An integrated remote-sensing approach to close the phenotyping gap in sorghum breeding

Next-generation sequencing has made genotyping cheap and fast so that many plant breeding programs today have access to whole-genome information for thousands of parental lines and progeny alike. This facilitates the construction of linkage-maps and genome-wide association studies which together are powerful tools to investigate the genetic architecture of complex or quantitative traits. However, accurate and high-throughput phenotyping, a pre-requisite for genetic mapping, lags well behind and constitutes a major bottle neck in making good use of the genotyping capabilities in breeding programs. We have developed remote-sensing platforms and image-analysis pipelines to provide plant breeders with high-throughput methods to screen their plant breeding plots for traits of interest. We integrate these methods with crop modelling to further increase our understanding of trait by environment interactions.

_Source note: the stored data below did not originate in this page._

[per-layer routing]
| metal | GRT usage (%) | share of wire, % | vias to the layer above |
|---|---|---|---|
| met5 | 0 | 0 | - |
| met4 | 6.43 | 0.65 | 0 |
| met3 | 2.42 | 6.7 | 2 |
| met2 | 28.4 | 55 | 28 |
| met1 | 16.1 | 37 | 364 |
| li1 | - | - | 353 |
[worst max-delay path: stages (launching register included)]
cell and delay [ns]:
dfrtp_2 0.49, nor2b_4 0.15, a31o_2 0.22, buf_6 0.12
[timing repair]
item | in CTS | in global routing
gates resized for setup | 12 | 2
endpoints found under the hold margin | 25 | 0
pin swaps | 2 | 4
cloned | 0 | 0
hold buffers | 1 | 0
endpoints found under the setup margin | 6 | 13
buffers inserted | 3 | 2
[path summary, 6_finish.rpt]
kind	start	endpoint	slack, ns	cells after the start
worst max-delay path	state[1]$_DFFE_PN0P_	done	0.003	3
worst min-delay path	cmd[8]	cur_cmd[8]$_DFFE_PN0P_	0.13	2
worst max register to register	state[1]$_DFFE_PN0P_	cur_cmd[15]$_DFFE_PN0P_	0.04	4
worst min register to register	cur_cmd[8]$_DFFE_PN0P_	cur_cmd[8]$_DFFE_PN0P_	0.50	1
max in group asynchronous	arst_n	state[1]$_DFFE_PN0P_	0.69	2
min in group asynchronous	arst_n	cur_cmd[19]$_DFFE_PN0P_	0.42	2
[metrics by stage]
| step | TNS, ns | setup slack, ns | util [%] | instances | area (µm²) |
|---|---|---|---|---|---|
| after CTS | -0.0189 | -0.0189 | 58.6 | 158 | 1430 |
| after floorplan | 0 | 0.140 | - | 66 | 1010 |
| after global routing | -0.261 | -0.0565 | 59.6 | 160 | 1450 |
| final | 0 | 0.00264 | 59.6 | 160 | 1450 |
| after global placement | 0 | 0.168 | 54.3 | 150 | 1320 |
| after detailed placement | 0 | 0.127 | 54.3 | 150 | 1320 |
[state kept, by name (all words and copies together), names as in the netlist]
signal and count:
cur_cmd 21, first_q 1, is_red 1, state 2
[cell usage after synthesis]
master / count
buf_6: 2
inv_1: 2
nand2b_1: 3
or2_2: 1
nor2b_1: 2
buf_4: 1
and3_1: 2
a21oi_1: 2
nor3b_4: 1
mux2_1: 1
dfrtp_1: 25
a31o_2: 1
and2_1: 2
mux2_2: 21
===== src/design/vreg_pkg.sv =====
`default_nettype none

package vreg_pkg;

    localparam int WORD_W    = 32;
    localparam int NUM_LANES = 4;
    localparam int NUM_VREGS = 8;

    // one element, one lane
    typedef logic [WORD_W-1:0] word_t;

    // a whole register, lane 0 in the low word
    typedef logic [NUM_LANES*WORD_W-1:0] vreg_t;

    typedef logic [$clog2(NUM_VREGS)-1:0] vreg_idx_t;

    typedef logic [NUM_LANES-1:0] lane_mask_t;

    // bank write, each lane picks its own word out of data
    typedef struct packed {
        logic       en;
        vreg_idx_t  idx;
        lane_mask_t lane_wen;
        vreg_t      data;
    } vreg_wr_t;

endpackage

`default_nettype wire


===== src/design/vex_pkg.sv =====
`default_nettype none

package vex_pkg;

    // most micro-ops in a register group
    localparam int MAX_UOPS = 4;
    localparam int MAX_VL   = vreg_pkg::NUM_LANES * MAX_UOPS;

    // group size codes, 3 is never issued
    localparam logic [1:0] LMUL_1 = 2'd0;
    localparam logic [1:0] LMUL_2 = 2'd1;
    localparam logic [1:0] LMUL_4 = 2'd2;

    typedef enum logic [3:0] {
        ADD, SUB, AND, OR, XOR, MINU, MAXU, MIN, MAX
    } valu_op_t;

    typedef enum logic {
        ELEM, RED
    } vex_kind_t;

    typedef logic [1:0] lmul_t;
    typedef logic [$clog2(MAX_UOPS)-1:0] uop_num_t;
    typedef logic [$clog2(MAX_VL+1)-1:0] vl_t;

    typedef struct packed {
        vex_kind_t           kind;
        valu_op_t            op;
        lmul_t               lmul;
        vreg_pkg::vreg_idx_t vd;
        vreg_pkg::vreg_idx_t vs1;
        vreg_pkg::vreg_idx_t vs2;
        logic                mask_en;
        vl_t                 vl;
    } vex_cmd_t;

    typedef enum logic [1:0] {
        IDLE, RUN, RED_WB
    } vex_state_t;

endpackage

`default_nettype wire


===== src/design/vuop_counter.sv =====
`default_nettype none

module vuop_counter (
    input  logic              CLK,
    input  logic              arst_n,
    input  logic              start,
    input  logic              advance,
    input  vex_pkg::lmul_t    lmul,
    output vex_pkg::uop_num_t uop_num,
    output logic              last
);

    vex_pkg::uop_num_t last_num;

    // number of the final micro-op in the group
    always_comb begin
        case (lmul)
            vex_pkg::LMUL_1: last_num = vex_pkg::uop_num_t'(0);
            vex_pkg::LMUL_2: last_num = vex_pkg::uop_num_t'(1);
            vex_pkg::LMUL_4: last_num = vex_pkg::uop_num_t'(3);
            default:         last_num = '0;
        endcase
    end

    always_ff @(posedge CLK or negedge arst_n) begin
        if (!arst_n) begin
            uop_num <= '0;
        end else if (start) begin
            uop_num <= '0;
        end else if (advance) begin
            uop_num <= uop_num + 1'b1;
        end
    end

    assign last = (uop_num == last_num);

endmodule

`default_nettype wire


===== config.mk =====
export PLATFORM = sky130hd
export DESIGN_NAME = vuop_counter
export DESIGN_NICKNAME = d
export VERILOG_FILES = /design/src/design/vreg_pkg.sv /design/src/design/vex_pkg.sv /design/src/design/vuop_counter.sv
export SDC_FILE = /design/constraint.sdc
export NUM_CORES = 1
export LEC_CHECK = 0
export ABC_CLOCK_PERIOD_IN_PS = 2600
export BUFFER_PORTS_ARGS = -buffer_cell sky130_fd_sc_hd__buf_2
export CORE_AREA = 2 2 39 41
export CTS_CLUSTER_SIZE = 30
export DETAILED_ROUTE_END_ITERATION = 16
export DIE_AREA = 0 0 41 43
export PLACE_DENSITY = 0.33
export RECOVER_POWER = 50
export SLEW_MARGIN = 20
export SYNTH_ARGS = -nofsm -noshare
export SYNTH_HDL_FRONTEND = slang
export SYNTH_SLANG_ARGS = --single-unit

===== constraint.sdc =====
create_clock -name CLK -period 2.6 [get_ports CLK]
set_clock_uncertainty 0.2 [all_clocks]
set_input_delay 0.39 -clock CLK [delete_from_list [all_inputs] [get_ports CLK]]
set_output_delay 0.39 -clock CLK [all_outputs]
set_load 0.03 [all_outputs]

==> results.yml <==
clock_tree:
  ctsResizeCount: 0
  cts-root-buf: "clkbuf_4"
  cts_htree_levels: 1
  clock_sinks: 2
  worstSkewPairLatency_ps: 220
  numCtsBuffers: 3
  path_clk_slew_ps: 30
  post_cts_buffers: 0
  holdBufCountCts: 1
  cts_tree: "built"
  cts.path.max_buffers: 2
sta:
  fin_crit_sh_pct: 68.1
  rsz0062_at_grt: "false"
  finalSetupViolCount: 0
  clock.fmax_mhz: 565
  slew_headroom_pct: 88.4
  tightest_slew_ps: 174
  fin_tns_setup_ps: 0
  finalMaxSlewViolations: 0
  finalHoldViolations: 0
  period_minus_slack_ps: 1770
  worst_slack_ps: 830
finish:
  reg.largest.list: "uop_num x2"
  syn_to_final_growth_pct: 69.3
  nets: 33
  fin_util_pct: 15.5
  largest_reg_flops: 2
  n_antenna_cell: 0
  regMostFlops: "uop_num"
  drive_gt1_share_pct: 41.7
critical_path:
  path_class: "in2out"
  worstSetupStartpointType: "input pin"
  required_ps: 2010
  path_max_fanout: 1
  rr_worst_depth: 2
  cp_data_arrival_time_ps: 1180
  endpoint_kind: "primary output"
synth:
  syn_area_per_cell_um2: 10.5
  syn-cell-area_um2: 126
  ys_seq_area_share_pct: 39.6
  synth_top_area_share_pct: 39.6
  ys_seq_elements: 2
  synthTopCellsByCount: "2 x dfrtp_1, 2 x nor2_1, 2 x xnor2_1"
  synth_enable_flop_cells: 0
  synth_top_cell_by_area: "dfrtp_1"
  syn_nets: 19
  syn_inst: 12
  yosys_warnings: 0
  synth.area.top_cells: "dfrtp_1 40%, xnor2_1 14%, ha_1 9.9%"
  ys_types: 9
  synth_flop_cell: "dfrtp_1"
  async_reset_ff_share_pct: 100
floorplanning:
  num_io_pins: 9
  die_h_um: 43
  initial_core_util_pct: 9.13
  coreArea_mm2: 0.00138
  die-area_mm2: 0.00176
  row_count: 14
  die_x_um: 41
worst_hold_path:
  whs_path_depth: 2
  hold_class: "in2reg"
job:
  drv_cap: 0
pwr:
  switchingPower_mw: 0.0398
  p_int_mw: 0.0998
  p_leak_nw: 0.111
  p_per_area_mw_per_mm2: 653
  comb_power_share_pct: 25.9
  power.share.sequential_pct: 26.8
  switching_share_pct: 28.5
  clkPwrFrac_pct: 47.3
  max-vdd-ir-drop_v: 0.000111
drt:
  drt-total-wl_um: 262
  drtPass1Iterations: 1
  routed_via_density: 3.18
  drc: 0
  drt_iter0_markers: 0
  avgRoutedWirePerCell_um: 6.55
  antenna_left: 0
  num_vias: 127
run_status:
  status: "complete, no violations"
global_routing:
  grtUsageTotal_pct: 4.52
  grt_max_degree: 6
  grt_pass1_vias: 121
  gr-total-overflow: 0
  antenna_found_initial: 0
  grt_pass1_wl_um: 434
place:
  dp_hpwl_um: 225
  port_buffers: 8
  gp_congestion: 0.473
  place_ws_ps: 818
worst max-delay path: stages:
cell and delay, ps:
buf_2 80, inv_1 30, ha_1 290, xnor2_1 120
nor2_1 70, buf_2 190
placed cells by master, fill, tap and decap left out:
cell / netlist / layout
dlygate4sd3_1: 0 / 1
xor2_1: 1 / 1
clkbuf_1: 0 / 1
dfrtp_1: 2 / 2
clkbuf_4: 0 / 3
a21oi_1: 0 / 1
nor2_1: 2 / 2
a21bo_1: 1 / 1
buf_2: 0 / 7
inv_1: 1 / 1
nand3b_1: 1 / 1
xnor2_1: 2 / 2
ha_1: 1 / 1
path summary, 6_finish.rpt:
check,startpoint,to,slack (ps)
max in group asynchronous,arst_n,uop_num[0]$_DFFE_PN0P_,1780
worst min-delay path,start,uop_num[1]$_DFFE_PN0P_,130
worst max-delay path,lmul[0],last,830
min in group asynchronous,arst_n,uop_num[1]$_DFFE_PN0P_,290
worst min register to register,uop_num[1]$_DFFE_PN0P_,uop_num[1]$_DFFE_PN0P_,400
worst max register to register,uop_num[0]$_DFFE_PN0P_,uop_num[1]$_DFFE_PN0P_,1610
cells by family (layout without fill, tap and decap cells):
logic type                 count (synthesis)  after routing  share of synthesized area [%]
adders and majority gates                  1              1                           9.90
AOI/OAI and AO/OA                          2              2                           14.9
and+or+nand+nor                            3              3                           11.9
DFF                                        2              2                           39.6
buffers and inverters                      1             13                           2.97
xor gates and xnor gates                   3              3                           20.8
layout make-up:
class / count / area (um2)
Inverter: 1 / 3.75
Multi-Input combinational cell: 9 / 68.8
Timing Repair Buffer: 9 / 48.8
Sequential cell: 2 / 50.0
Clock buffer: 3 / 22.5
Tap cell: 16 / 20.0
Fill cell: 160 / 1170
power groups by stage:
stage | combinational (mW) | clock [mW] | sequential (mW)
2_1_floorplan | 0.0192 | 0 | 0.0428
3_3_place_gp | 0.0356 | 0 | 0.0377
3_5_place_dp | 0.0364 | 0 | 0.0379
4_1_cts | 0.0378 | 0.0701 | 0.0376
5_1_grt | 0.0399 | 0.0728 | 0.0382
6_report | 0.0361 | 0.0661 | 0.0375
through the flow:
step                      power, mW  cell area (um2)  hold WS (ps)  instances
after floorplan              0.0620              126          -106         12
after global placement       0.0734              186         -25.3         36
after detailed placement     0.0743              186         -23.4         36
after CTS                     0.146              219           127         40
after global routing          0.151              214           127         40
final                         0.140              214           131         40
metal layers:
| layer | wire [um] | vias up | GRT usage [%] |
|---|---|---|---|
| li1 | - | 63 | - |
| met1 | 87 | 59 | 3.22 |
| met3 | 21 | 0 | 3.14 |
| met5 | 0 | - | 0 |
| met4 | 0 | 0 | 8.00 |
| met2 | 153 | 5 | 5.31 |
No activity file was read; power rests on OpenSTA's default activity.
$ cat src/design/vreg_pkg.sv
`default_nettype none

package vreg_pkg;

    localparam int WORD_W    = 32;
    localparam int NUM_LANES = 4;
    localparam int NUM_VREGS = 8;

    // one element, one lane
    typedef logic [WORD_W-1:0] word_t;

    // a whole register, lane 0 in the low word
    typedef logic [NUM_LANES*WORD_W-1:0] vreg_t;

    typedef logic [$clog2(NUM_VREGS)-1:0] vreg_idx_t;

    typedef logic [NUM_LANES-1:0] lane_mask_t;

    // bank write, each lane picks its own word out of data
    typedef struct packed {
        logic       en;
        vreg_idx_t  idx;
        lane_mask_t lane_wen;
        vreg_t      data;
    } vreg_wr_t;

endpackage

`default_nettype wire

$ cat src/design/vec_bank.sv
`default_nettype none

module vec_bank #(
    parameter int LANE = 0
) (
    input  logic                CLK,
    input  logic                arst_n,
    input  vreg_pkg::vreg_idx_t rs1_idx,
    input  vreg_pkg::vreg_idx_t rs2_idx,
    input  vreg_pkg::vreg_idx_t rd_idx,
    input  vreg_pkg::vreg_wr_t  wr,
    output vreg_pkg::word_t     rs1_data,
    output vreg_pkg::word_t     rs2_data,
    output vreg_pkg::word_t     rd_data,
    output vreg_pkg::word_t     v0_word
);

    // this lane's word of every register
    vreg_pkg::word_t mem [vreg_pkg::NUM_VREGS];

    always_ff @(posedge CLK or negedge arst_n) begin
        if (!arst_n) begin
            for (int r = 0; r < vreg_pkg::NUM_VREGS; r++) begin
                mem[r] <= '0;
            end
        end else if (wr.en && wr.lane_wen[LANE]) begin
            mem[wr.idx] <= wr.data[LANE*vreg_pkg::WORD_W +: vreg_pkg::WORD_W];
        end
    end

    assign rs1_data = mem[rs1_idx];
    assign rs2_data = mem[rs2_idx];
    assign rd_data  = mem[rd_idx];

    // mask bits live in v0
    assign v0_word  = mem[0];

endmodule

`default_nettype wire
### src/design/vreg_pkg.sv
`default_nettype none

package vreg_pkg;

    localparam int WORD_W    = 32;
    localparam int NUM_LANES = 4;
    localparam int NUM_VREGS = 8;

    // one element, one lane
    typedef logic [WORD_W-1:0] word_t;

    // a whole register, lane 0 in the low word
    typedef logic [NUM_LANES*WORD_W-1:0] vreg_t;

    typedef logic [$clog2(NUM_VREGS)-1:0] vreg_idx_t;

    typedef logic [NUM_LANES-1:0] lane_mask_t;

    // bank write, each lane picks its own word out of data
    typedef struct packed {
        logic       en;
        vreg_idx_t  idx;
        lane_mask_t lane_wen;
        vreg_t      data;
    } vreg_wr_t;

endpackage

`default_nettype wire

### src/design/vex_pkg.sv
`default_nettype none

package vex_pkg;

    // most micro-ops in a register group
    localparam int MAX_UOPS = 4;
    localparam int MAX_VL   = vreg_pkg::NUM_LANES * MAX_UOPS;

    // group size codes, 3 is never issued
    localparam logic [1:0] LMUL_1 = 2'd0;
    localparam logic [1:0] LMUL_2 = 2'd1;
    localparam logic [1:0] LMUL_4 = 2'd2;

    typedef enum logic [3:0] {
        ADD, SUB, AND, OR, XOR, MINU, MAXU, MIN, MAX
    } valu_op_t;

    typedef enum logic {
        ELEM, RED
    } vex_kind_t;

    typedef logic [1:0] lmul_t;
    typedef logic [$clog2(MAX_UOPS)-1:0] uop_num_t;
    typedef logic [$clog2(MAX_VL+1)-1:0] vl_t;

    typedef struct packed {
        vex_kind_t           kind;
        valu_op_t            op;
        lmul_t               lmul;
        vreg_pkg::vreg_idx_t vd;
        vreg_pkg::vreg_idx_t vs1;
        vreg_pkg::vreg_idx_t vs2;
        logic                mask_en;
        vl_t                 vl;
    } vex_cmd_t;

    typedef enum logic [1:0] {
        IDLE, RUN, RED_WB
    } vex_state_t;

endpackage

`default_nettype wire

### src/design/vmask_unit.sv
`default_nettype none

module vmask_unit (
    input  vreg_pkg::vreg_t      v0,
    input  logic                 mask_en,
    input  vex_pkg::vl_t         vl,
    input  vex_pkg::uop_num_t    uop_num,
    output vreg_pkg::lane_mask_t lane_mask
);

    vex_pkg::vl_t elem_idx [vreg_pkg::NUM_LANES];

    always_comb begin
        for (int l = 0; l < vreg_pkg::NUM_LANES; l++) begin
            // element number of this lane in the current micro-op
            elem_idx[l] = vex_pkg::vl_t'(int'(uop_num) * vreg_pkg::NUM_LANES + l);

            // tail elements are never written
            lane_mask[l] = (elem_idx[l] < vl);

            if (mask_en && !v0[elem_idx[l]]) begin
                lane_mask[l] = 1'b0;
            end
        end
    end

endmodule

`default_nettype wire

This presentation will show how we integrate outputs from various sensors on the remote-sensing platforms to phenotype complex traits, such as dynamic crop growth and canopy photosynthetic efficiency, and how we combine these new capabilities with existing genetic resources in sorghum to map the genetic regions of these traits.

Dr Barbara George-Jaeggli
Research Fellow
Centre for Plant Science (QAAFI)

Dr George-Jaeggli has been working for the Department of Agriculture and Fisheries (DAF) based at the Hermitage Research Facility in Warwick since 1996. Since completing a PhD in Crop Physiology under Prof Graeme Hammer in 2009, the main focus of her research has been the study of complex crop traits and their effects on grain yield. In 2015, she joined QAAFI as part of the ARC-funded Centre of Excellence in Translational Photosynthesis, while continuing to work for DAF on projects, such as stay-green in sorghum and maximising grain yield by optimal hybrid by environment and agronomic management combinations. Currently, she is involved in developing high-throughput crop phenotyping platforms using remote-sensing technologies integrated with crop modelling. The main objective of her previous and current research is to increase crop yields in variable environments.